You can register on the WorldMark forum, http://forums.trendwest.com/ubb-threads/ubbthreads.php, and find credit rentals there.  You need to provide your owner number when you register and wait for verification from the moderators before you can see the rental board.  The verification is a manual process and typically takes a few days. The price and payment terms are negoiatable between you and the seller.  Many of the listings are from first time renters who are not sure of the process so some patience may be required to complete the deal.

You can also find WorldMark credit rentals on eBay.  Several dealers list there.  The price might be a little higher but you are usually dealing with someone who knows the process and the whole process goes through without any delays.  Typical transfer time is a business day to three after payment is made.

I'm sure someone else will chime in with other areas where you can find rentals also.


----------



## melschey (Feb 13, 2009)

cotraveller said:


> You can register on the WorldMark forum, http://forums.trendwest.com/ubb-threads/ubbthreads.php, and find credit rentals there.  You need to provide your owner number when you register and wait for verification from the moderators before you can see the rental board.  The verification is a manual process and typically takes a few days. The price and payment terms are negoiatable between you and the seller.  Many of the listings are from first time renters who are not sure of the process so some patience may be required to complete the deal.
> 
> You can also find WorldMark credit rentals on eBay.  Several dealers list there.  The price might be a little higher but you are usually dealing with someone who knows the process and the whole process goes through without any delays.  Typical transfer time is a business day to three after payment is made.
> 
> I'm sure someone else will chime in with other areas where you can find rentals also.



You can book with Fax credits. Unlimited in Blue and white time and once every five years in red time a 8 cents per credit.


----------



## LLW (Feb 13, 2009)

schatterjee said:


> Any advice.  I am a WM owner.  We are planning a trip and my sister's family would like to come.  We're wondering about renting.  Any advice on where to look for listings is appreciated.
> 
> Thanks!




WWW.WMOwners.com has a rental forum:
http://www.wmowners.com/forum/viewforum.php?f=67

You should read the Announcements and Sticky threads in that forum to learn the hows and whys first.
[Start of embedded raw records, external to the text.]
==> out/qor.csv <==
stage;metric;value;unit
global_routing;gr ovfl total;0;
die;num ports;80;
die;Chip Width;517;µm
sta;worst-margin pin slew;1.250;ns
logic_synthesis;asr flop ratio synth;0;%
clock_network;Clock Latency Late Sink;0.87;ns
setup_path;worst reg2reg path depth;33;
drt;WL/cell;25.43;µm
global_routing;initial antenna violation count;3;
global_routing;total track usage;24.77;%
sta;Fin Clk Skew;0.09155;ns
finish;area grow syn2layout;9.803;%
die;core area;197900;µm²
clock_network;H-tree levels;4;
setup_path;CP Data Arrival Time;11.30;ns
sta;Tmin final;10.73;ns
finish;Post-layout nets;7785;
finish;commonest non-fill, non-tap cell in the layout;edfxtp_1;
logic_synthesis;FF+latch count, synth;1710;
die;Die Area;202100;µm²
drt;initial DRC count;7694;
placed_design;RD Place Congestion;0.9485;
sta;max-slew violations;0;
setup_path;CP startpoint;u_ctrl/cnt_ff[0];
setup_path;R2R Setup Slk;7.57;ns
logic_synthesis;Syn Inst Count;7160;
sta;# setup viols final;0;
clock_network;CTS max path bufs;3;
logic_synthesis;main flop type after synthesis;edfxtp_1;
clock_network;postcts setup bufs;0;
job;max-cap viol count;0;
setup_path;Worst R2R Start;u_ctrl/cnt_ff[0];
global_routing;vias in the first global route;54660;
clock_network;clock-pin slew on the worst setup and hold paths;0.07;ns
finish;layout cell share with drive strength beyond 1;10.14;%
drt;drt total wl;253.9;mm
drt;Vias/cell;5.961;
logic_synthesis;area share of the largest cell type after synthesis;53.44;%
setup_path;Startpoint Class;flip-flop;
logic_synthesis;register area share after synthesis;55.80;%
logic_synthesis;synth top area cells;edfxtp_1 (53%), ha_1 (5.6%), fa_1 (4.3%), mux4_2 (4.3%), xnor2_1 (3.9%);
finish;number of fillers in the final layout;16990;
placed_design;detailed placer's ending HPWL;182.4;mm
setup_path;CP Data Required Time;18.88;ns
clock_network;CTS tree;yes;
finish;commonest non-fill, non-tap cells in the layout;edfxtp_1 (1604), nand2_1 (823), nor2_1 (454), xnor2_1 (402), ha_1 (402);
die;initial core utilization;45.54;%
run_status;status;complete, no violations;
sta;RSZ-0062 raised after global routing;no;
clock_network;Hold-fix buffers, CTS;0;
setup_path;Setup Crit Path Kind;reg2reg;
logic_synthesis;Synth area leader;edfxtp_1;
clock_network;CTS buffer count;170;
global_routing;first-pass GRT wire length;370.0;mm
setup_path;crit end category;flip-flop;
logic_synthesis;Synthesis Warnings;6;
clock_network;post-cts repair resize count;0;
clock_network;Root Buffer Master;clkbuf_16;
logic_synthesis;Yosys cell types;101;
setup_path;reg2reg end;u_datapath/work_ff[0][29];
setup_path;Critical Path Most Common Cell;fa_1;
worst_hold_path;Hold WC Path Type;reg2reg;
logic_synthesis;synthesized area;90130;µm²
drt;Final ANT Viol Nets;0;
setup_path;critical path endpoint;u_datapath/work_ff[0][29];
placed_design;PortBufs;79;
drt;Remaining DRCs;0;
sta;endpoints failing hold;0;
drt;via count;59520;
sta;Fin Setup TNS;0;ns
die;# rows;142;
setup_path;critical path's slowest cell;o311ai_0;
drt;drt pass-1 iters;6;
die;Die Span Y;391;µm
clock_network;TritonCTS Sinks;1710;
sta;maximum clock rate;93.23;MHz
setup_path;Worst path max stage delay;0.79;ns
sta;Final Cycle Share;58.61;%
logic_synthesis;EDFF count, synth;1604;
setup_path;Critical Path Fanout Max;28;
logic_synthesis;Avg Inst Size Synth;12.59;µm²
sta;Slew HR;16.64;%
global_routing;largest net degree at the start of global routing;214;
### config.mk
export PLATFORM = sky130hd
export DESIGN_NAME = two_queue_weighted_server
export DESIGN_NICKNAME = d
export VERILOG_FILES = /design/src/twqs_pkg.sv /design/src/twqs_ctrl.sv /design/src/twqs_datapath.sv /design/src/two_queue_weighted_server.sv
export SDC_FILE = /design/constraint.sdc
export NUM_CORES = 1
export LEC_CHECK = 0
export ABC_AREA = 1
export BUFFER_PORTS_ARGS = -buffer_cell sky130_fd_sc_hd__buf_2
export CAP_MARGIN = 20
export CORE_AREA = 4 4 292 294
export DETAILED_ROUTE_END_ITERATION = 10
export DIE_AREA = 0 0 296 298
export PLACE_DENSITY = 0.72
export SYNTH_ARGS = -nofsm -noshare
export SYNTH_HDL_FRONTEND = slang
export SYNTH_SLANG_ARGS = --single-unit
export TNS_END_PERCENT = 20
### constraint.sdc
create_clock -name aclk -period 8.31 [get_ports aclk]
set_input_delay 0.831 -clock aclk [delete_from_list [all_inputs] [get_ports aclk]]
set_output_delay 0.831 -clock aclk [all_outputs]
set_load 0.01 [all_outputs]
### src/twqs_pkg.sv
// shared types, codes and constants of the two-queue weighted server
`timescale 1ns / 1ps

package twqs_pkg;

    // default queue depth and reset value of the preferred burst limit
    localparam int unsigned DEFAULT_QUEUE_DEPTH = 16;
    localparam int unsigned BURST_W             = 4;
    localparam logic [BURST_W-1:0] BURST_RESET  = 4'd3;

    // configuration register map
    localparam int unsigned PADDR_W             = 3;
    localparam logic [0:0]  REG_PREFERRED_BURST = 1'b0;

    // input command codes
    localparam logic CMD_ENQUEUE = 1'b0;
    localparam logic CMD_SERVE   = 1'b1;

    // result status codes
    typedef enum logic [2:0] {
        ST_ENQUEUED = 3'd0,
        ST_FULL     = 3'd1,
        ST_SERVED_P = 3'd2,
        ST_SERVED_N = 3'd3,
        ST_EMPTY    = 3'd4
    } status_t;

    // input item
    typedef struct packed {
        logic               cmd;
        logic signed [31:0] value;
        logic               to_normal;
    } in_item_t;

    // result item
    typedef struct packed {
        status_t            status;
        logic signed [31:0] served_value;
    } out_item_t;

    // controller to datapath commands
    typedef struct packed {
        logic accept;
        logic load_read;
    } dp_cmd_t;

    // datapath to controller status
    typedef struct packed {
        logic need_read;
    } dp_stat_t;

endpackage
You could also post in the "Wanted to Rent" forum:
http://www.wmowners.com/forum/viewforum.php?f=68
Again, read the Announcements and Sticky threads first.


----------



## schatterjee (Feb 15, 2009)

Thanks for all the information.  I don't really know why I don't know how to do this but these are great resources!

Thanks again!


----------



## cruisin (Feb 19, 2009)

Go to the worldmarktheclub.com website, many owners there do not know much about renting, you can pick up credits very cheap there sometimes, I guess that is the one benefit of the deveoper run website, lots of mushrooms


----------



## Tokapeba (Feb 19, 2009)

cruisin said:


> Go to the worldmarktheclub.com website, many owners there do not know much about renting, you can pick up credits very cheap there sometimes, I guess that is the one benefit of the deveoper run website, lots of mushrooms



I went to their site and couldn't find anything about renting credits anywhere.

Andy.


----------



## cotraveller (Feb 20, 2009)

Tokapeba said:


> I went to their site and couldn't find anything about renting credits anywhere.
> 
> Andy.



The rental board on the WorldMark forum is only available to WorldMark owners.  You need to be supply your owner number when you register or update your profile.  Verification and approval is a manual process and can take a few days.  Once approved you will find the rental board as the last board on the forum list.


----------